== Problem to solve ==
Below are entries. Reproduce exactly the lines between the line holding "OWN_DM: begin" and the line holding "if (rst) begin", inclusive, and only those.

== Data for the task ==
------

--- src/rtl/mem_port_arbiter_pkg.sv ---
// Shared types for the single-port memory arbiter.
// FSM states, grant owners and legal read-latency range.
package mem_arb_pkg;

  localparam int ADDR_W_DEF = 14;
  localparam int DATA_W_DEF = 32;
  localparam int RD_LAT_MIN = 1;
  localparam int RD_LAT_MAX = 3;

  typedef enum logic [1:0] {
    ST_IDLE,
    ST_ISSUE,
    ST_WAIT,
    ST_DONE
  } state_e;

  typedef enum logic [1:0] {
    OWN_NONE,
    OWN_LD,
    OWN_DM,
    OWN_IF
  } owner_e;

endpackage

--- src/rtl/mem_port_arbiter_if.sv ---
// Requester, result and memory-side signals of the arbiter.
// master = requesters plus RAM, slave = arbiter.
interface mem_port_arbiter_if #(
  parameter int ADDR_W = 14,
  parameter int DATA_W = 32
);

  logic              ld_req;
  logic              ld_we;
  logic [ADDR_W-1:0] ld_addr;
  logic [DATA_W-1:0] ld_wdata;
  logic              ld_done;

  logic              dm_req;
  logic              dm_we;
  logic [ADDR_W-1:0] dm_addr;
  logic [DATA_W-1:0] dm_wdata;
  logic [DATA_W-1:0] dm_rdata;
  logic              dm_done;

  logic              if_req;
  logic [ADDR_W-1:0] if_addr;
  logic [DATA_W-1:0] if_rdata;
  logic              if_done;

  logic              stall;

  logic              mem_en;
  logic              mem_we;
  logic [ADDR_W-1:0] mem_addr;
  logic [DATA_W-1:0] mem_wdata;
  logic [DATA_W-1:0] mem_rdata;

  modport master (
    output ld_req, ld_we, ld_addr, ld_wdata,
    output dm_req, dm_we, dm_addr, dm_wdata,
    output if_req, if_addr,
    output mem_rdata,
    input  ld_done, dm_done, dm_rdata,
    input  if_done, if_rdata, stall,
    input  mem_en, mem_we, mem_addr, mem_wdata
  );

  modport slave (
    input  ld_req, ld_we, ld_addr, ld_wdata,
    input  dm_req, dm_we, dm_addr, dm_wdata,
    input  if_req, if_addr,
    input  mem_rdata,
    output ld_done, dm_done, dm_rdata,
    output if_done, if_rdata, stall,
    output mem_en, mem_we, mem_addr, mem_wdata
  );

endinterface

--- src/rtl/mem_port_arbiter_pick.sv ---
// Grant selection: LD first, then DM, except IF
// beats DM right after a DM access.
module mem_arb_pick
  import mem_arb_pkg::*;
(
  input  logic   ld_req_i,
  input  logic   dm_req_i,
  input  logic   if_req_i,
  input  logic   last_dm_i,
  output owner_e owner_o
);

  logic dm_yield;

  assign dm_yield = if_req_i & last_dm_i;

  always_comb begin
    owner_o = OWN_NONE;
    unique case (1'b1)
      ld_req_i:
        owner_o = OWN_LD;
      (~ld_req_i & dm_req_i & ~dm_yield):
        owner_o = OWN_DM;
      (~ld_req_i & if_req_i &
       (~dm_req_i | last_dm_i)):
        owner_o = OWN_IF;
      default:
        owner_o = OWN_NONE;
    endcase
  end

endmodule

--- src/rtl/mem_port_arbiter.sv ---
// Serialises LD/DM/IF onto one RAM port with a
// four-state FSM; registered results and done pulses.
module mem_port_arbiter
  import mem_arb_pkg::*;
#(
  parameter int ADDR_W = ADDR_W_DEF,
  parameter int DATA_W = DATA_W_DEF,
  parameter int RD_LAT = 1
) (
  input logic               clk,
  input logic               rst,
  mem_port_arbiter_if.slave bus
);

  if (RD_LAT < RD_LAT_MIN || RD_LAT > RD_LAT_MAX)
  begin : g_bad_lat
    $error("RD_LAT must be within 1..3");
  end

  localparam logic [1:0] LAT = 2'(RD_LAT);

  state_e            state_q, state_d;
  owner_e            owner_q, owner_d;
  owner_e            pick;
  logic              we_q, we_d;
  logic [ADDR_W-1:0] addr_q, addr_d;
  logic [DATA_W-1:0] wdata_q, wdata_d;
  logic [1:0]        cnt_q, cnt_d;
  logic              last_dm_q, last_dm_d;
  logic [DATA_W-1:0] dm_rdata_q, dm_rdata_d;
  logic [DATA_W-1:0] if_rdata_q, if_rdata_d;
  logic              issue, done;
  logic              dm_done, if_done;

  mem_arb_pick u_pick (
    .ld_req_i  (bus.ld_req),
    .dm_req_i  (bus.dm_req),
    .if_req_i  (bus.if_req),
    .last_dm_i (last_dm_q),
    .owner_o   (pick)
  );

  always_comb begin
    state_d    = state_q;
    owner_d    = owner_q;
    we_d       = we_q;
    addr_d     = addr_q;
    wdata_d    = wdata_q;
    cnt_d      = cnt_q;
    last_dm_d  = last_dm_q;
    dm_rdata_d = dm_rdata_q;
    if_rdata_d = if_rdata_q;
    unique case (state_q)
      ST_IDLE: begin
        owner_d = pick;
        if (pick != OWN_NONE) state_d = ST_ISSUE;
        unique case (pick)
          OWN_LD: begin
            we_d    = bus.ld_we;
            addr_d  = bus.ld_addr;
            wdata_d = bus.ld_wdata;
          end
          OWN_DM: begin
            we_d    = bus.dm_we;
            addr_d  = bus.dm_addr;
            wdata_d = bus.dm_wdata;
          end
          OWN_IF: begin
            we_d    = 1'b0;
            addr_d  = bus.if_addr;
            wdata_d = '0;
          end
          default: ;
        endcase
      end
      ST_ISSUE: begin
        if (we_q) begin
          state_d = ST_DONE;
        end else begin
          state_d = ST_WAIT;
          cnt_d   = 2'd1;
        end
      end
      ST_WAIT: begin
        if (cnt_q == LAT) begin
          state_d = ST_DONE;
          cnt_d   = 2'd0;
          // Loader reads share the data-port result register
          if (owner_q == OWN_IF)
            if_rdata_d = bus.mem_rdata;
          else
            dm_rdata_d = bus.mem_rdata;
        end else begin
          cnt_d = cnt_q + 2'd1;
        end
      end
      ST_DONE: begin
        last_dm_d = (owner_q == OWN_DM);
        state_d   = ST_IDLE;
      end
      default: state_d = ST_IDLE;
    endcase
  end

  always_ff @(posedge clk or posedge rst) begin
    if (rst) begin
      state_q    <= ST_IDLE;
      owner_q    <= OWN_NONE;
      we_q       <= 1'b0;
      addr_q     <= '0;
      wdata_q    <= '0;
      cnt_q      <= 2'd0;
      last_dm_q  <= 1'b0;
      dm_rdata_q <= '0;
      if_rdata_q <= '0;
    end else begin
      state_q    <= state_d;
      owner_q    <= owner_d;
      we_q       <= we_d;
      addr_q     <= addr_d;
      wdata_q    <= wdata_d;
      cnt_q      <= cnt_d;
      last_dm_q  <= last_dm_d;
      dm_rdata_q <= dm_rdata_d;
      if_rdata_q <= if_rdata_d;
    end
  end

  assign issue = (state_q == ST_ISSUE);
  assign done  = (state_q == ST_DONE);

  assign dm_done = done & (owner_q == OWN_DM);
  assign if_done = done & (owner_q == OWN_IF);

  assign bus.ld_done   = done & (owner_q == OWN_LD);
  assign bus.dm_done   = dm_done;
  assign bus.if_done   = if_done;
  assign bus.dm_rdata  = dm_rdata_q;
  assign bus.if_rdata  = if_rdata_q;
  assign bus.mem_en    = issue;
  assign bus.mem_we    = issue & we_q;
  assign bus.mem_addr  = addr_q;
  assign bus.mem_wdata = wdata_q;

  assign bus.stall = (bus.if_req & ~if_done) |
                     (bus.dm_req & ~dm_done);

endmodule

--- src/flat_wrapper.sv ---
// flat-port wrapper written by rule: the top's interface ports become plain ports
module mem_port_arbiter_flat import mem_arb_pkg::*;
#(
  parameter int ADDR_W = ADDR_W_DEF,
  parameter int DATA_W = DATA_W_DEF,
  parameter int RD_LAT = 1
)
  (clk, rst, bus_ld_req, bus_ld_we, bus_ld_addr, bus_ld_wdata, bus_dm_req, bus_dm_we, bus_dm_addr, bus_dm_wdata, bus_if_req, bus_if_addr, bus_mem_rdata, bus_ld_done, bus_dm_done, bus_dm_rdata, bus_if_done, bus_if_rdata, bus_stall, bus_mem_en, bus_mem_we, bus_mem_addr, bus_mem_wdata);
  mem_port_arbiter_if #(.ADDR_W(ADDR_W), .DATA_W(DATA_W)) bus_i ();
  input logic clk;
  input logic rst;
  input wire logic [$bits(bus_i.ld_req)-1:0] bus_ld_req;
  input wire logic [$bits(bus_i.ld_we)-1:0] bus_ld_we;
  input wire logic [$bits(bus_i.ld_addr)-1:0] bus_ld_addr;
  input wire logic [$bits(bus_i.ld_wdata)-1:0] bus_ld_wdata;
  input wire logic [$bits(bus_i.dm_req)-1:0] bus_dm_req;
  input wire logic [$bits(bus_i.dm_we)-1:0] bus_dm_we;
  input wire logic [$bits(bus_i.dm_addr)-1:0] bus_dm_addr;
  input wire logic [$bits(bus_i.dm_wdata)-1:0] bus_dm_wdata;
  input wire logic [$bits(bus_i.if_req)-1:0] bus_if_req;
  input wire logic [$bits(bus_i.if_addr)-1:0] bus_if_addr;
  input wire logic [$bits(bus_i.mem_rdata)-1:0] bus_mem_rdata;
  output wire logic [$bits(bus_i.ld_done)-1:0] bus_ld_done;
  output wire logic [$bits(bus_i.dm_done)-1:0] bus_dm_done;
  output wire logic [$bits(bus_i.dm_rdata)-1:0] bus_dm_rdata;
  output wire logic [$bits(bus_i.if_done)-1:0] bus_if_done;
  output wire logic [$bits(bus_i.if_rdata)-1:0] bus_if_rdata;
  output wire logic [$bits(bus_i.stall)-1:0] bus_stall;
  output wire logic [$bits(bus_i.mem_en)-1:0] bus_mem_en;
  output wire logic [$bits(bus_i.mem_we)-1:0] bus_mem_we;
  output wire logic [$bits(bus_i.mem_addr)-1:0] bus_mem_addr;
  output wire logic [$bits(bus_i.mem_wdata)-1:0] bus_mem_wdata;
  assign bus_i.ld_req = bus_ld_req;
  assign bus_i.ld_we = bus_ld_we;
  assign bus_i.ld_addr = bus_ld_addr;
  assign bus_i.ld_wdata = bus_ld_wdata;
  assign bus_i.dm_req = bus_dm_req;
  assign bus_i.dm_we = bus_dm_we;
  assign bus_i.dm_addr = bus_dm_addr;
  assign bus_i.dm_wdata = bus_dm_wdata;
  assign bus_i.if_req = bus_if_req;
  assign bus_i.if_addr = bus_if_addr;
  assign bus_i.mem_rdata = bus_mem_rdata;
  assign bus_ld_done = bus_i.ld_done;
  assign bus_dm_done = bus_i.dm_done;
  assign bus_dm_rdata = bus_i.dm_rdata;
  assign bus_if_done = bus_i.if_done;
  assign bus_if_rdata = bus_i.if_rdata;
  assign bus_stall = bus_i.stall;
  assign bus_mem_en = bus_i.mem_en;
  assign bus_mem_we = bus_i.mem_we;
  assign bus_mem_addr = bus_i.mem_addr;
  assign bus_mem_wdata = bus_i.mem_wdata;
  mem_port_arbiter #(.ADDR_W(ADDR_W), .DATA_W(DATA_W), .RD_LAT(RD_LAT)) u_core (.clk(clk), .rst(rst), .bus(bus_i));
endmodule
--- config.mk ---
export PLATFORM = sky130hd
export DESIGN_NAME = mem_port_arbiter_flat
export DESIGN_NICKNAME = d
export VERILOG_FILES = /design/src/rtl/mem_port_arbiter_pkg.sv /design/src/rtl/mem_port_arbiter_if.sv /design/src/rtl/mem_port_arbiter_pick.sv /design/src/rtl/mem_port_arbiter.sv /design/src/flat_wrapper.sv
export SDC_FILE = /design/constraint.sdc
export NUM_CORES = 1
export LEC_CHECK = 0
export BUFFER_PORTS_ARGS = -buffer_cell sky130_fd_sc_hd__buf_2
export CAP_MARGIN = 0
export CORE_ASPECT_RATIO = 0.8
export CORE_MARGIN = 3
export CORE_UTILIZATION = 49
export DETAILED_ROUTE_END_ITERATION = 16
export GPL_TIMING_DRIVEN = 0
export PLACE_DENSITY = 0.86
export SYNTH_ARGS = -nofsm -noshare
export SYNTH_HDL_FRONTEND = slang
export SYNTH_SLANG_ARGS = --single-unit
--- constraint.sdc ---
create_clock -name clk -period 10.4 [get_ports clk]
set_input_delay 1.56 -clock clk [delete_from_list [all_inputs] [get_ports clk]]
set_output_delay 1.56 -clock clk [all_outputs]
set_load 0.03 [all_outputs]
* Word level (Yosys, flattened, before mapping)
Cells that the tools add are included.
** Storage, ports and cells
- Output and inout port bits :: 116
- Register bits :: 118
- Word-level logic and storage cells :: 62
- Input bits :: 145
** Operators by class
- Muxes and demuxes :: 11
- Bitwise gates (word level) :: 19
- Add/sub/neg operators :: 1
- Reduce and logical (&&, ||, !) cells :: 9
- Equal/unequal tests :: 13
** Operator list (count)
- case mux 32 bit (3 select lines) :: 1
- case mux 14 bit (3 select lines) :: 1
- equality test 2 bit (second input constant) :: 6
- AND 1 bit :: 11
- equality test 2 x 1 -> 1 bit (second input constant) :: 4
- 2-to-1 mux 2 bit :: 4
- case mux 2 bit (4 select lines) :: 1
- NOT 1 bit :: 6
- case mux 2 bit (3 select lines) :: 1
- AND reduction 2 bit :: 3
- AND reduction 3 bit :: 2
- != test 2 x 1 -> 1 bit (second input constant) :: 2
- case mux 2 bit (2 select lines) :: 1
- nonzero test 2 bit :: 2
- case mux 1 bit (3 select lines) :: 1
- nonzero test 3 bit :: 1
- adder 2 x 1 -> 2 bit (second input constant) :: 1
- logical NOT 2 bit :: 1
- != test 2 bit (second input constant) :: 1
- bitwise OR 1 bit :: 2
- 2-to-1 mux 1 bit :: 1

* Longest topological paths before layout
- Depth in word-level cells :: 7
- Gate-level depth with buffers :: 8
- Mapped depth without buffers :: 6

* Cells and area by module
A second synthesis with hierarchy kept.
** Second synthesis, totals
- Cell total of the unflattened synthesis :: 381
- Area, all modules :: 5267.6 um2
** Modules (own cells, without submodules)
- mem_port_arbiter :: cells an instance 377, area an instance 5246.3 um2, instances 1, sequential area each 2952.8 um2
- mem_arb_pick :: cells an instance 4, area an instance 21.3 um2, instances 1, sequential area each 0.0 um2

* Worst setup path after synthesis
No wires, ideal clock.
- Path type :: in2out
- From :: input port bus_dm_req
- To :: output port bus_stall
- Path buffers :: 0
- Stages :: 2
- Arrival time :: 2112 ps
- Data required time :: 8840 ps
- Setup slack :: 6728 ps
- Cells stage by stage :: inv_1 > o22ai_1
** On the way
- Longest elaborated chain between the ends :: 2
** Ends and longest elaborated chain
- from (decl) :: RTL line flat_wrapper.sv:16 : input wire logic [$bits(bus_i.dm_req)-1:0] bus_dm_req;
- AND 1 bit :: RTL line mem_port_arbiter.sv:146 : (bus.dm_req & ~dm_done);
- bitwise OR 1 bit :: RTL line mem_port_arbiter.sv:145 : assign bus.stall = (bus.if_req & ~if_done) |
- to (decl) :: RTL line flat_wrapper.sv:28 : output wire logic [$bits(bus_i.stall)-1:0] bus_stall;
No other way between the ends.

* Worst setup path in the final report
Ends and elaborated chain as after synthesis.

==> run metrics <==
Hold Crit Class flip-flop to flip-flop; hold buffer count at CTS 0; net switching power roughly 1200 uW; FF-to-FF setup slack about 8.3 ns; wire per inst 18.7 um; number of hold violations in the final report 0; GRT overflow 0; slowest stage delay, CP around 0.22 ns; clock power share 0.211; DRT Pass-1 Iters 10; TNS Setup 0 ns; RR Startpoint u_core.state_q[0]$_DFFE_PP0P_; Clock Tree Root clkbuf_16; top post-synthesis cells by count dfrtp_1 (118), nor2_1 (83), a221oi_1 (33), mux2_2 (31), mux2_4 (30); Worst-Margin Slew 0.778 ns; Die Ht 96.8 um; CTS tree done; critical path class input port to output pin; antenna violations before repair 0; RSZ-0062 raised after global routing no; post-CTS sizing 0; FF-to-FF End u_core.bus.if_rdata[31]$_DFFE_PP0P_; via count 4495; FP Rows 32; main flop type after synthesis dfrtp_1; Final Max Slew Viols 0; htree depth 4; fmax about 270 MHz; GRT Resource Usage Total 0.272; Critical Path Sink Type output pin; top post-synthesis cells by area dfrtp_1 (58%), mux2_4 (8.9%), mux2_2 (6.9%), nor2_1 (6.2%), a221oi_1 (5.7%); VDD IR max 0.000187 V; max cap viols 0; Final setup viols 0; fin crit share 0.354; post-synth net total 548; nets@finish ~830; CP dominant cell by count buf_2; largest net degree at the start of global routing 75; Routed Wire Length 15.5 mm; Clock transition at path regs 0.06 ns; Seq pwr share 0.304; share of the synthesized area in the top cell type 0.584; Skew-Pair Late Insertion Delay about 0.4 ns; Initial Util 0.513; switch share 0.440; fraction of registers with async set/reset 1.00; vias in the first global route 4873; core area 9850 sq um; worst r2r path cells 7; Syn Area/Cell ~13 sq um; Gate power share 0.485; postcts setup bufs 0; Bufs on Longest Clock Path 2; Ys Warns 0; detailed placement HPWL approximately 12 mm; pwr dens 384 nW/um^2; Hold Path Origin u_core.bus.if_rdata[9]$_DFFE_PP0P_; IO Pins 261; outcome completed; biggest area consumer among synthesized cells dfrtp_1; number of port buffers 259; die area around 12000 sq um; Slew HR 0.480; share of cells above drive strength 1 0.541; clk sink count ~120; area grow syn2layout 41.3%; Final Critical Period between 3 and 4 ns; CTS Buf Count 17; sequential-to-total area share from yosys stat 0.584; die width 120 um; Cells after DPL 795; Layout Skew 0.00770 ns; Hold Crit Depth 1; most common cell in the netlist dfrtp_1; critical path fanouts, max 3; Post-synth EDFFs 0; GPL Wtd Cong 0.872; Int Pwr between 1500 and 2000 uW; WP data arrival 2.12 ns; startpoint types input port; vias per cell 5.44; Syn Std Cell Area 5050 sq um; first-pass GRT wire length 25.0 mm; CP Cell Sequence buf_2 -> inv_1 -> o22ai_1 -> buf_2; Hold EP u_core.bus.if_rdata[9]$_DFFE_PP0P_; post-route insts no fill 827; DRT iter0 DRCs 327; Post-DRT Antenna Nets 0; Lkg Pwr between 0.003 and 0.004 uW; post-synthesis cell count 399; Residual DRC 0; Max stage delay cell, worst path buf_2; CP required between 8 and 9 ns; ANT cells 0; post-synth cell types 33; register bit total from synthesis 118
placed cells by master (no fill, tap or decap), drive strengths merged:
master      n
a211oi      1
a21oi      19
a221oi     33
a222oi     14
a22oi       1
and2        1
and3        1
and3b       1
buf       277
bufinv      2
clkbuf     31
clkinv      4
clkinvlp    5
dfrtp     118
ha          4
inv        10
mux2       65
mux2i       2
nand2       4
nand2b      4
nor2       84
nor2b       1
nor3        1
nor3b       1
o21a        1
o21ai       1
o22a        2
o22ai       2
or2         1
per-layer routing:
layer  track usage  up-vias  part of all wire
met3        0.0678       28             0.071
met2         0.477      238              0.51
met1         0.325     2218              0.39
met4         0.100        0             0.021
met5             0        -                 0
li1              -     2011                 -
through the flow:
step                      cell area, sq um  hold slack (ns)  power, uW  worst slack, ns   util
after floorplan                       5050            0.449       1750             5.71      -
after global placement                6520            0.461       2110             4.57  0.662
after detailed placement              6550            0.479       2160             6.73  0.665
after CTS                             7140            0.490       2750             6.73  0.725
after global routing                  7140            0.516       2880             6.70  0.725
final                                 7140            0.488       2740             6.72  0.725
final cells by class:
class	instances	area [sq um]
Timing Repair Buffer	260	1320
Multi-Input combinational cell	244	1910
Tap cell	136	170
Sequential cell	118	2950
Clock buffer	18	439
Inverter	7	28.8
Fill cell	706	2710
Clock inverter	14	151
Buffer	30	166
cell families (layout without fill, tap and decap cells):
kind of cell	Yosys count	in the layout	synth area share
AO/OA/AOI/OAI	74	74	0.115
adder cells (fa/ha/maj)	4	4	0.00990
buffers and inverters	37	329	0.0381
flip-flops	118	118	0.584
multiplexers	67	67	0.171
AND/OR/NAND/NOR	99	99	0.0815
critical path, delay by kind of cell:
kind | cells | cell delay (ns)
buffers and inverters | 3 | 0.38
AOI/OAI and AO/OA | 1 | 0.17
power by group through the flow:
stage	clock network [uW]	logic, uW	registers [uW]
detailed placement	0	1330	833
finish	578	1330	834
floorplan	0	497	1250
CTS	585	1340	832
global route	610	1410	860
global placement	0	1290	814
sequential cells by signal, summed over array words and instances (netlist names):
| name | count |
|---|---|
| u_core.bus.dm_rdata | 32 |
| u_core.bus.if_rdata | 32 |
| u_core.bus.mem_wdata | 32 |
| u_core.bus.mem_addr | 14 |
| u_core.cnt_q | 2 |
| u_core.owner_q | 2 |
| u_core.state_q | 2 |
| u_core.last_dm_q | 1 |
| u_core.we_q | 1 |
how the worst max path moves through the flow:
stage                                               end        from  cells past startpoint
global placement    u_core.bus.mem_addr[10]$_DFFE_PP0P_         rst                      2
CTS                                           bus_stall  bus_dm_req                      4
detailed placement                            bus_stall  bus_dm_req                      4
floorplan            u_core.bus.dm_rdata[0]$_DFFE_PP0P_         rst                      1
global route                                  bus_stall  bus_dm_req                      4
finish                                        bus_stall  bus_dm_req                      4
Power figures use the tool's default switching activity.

------

== Task response ==
          OWN_DM: begin
            we_d    = bus.dm_we;
            addr_d  = bus.dm_addr;
            wdata_d = bus.dm_wdata;
          end
          OWN_IF: begin
            we_d    = 1'b0;
            addr_d  = bus.if_addr;
            wdata_d = '0;
          end
          default: ;
        endcase
      end
      ST_ISSUE: begin
        if (we_q) begin
          state_d = ST_DONE;
        end else begin
          state_d = ST_WAIT;
          cnt_d   = 2'd1;
        end
      end
      ST_WAIT: begin
        if (cnt_q == LAT) begin
          state_d = ST_DONE;
          cnt_d   = 2'd0;
          // Loader reads share the data-port result register
          if (owner_q == OWN_IF)
            if_rdata_d = bus.mem_rdata;
          else
            dm_rdata_d = bus.mem_rdata;
        end else begin
          cnt_d = cnt_q + 2'd1;
        end
      end
      ST_DONE: begin
        last_dm_d = (owner_q == OWN_DM);
        state_d   = ST_IDLE;
      end
      default: state_d = ST_IDLE;
    endcase
  end

  always_ff @(posedge clk or posedge rst) begin
    if (rst) begin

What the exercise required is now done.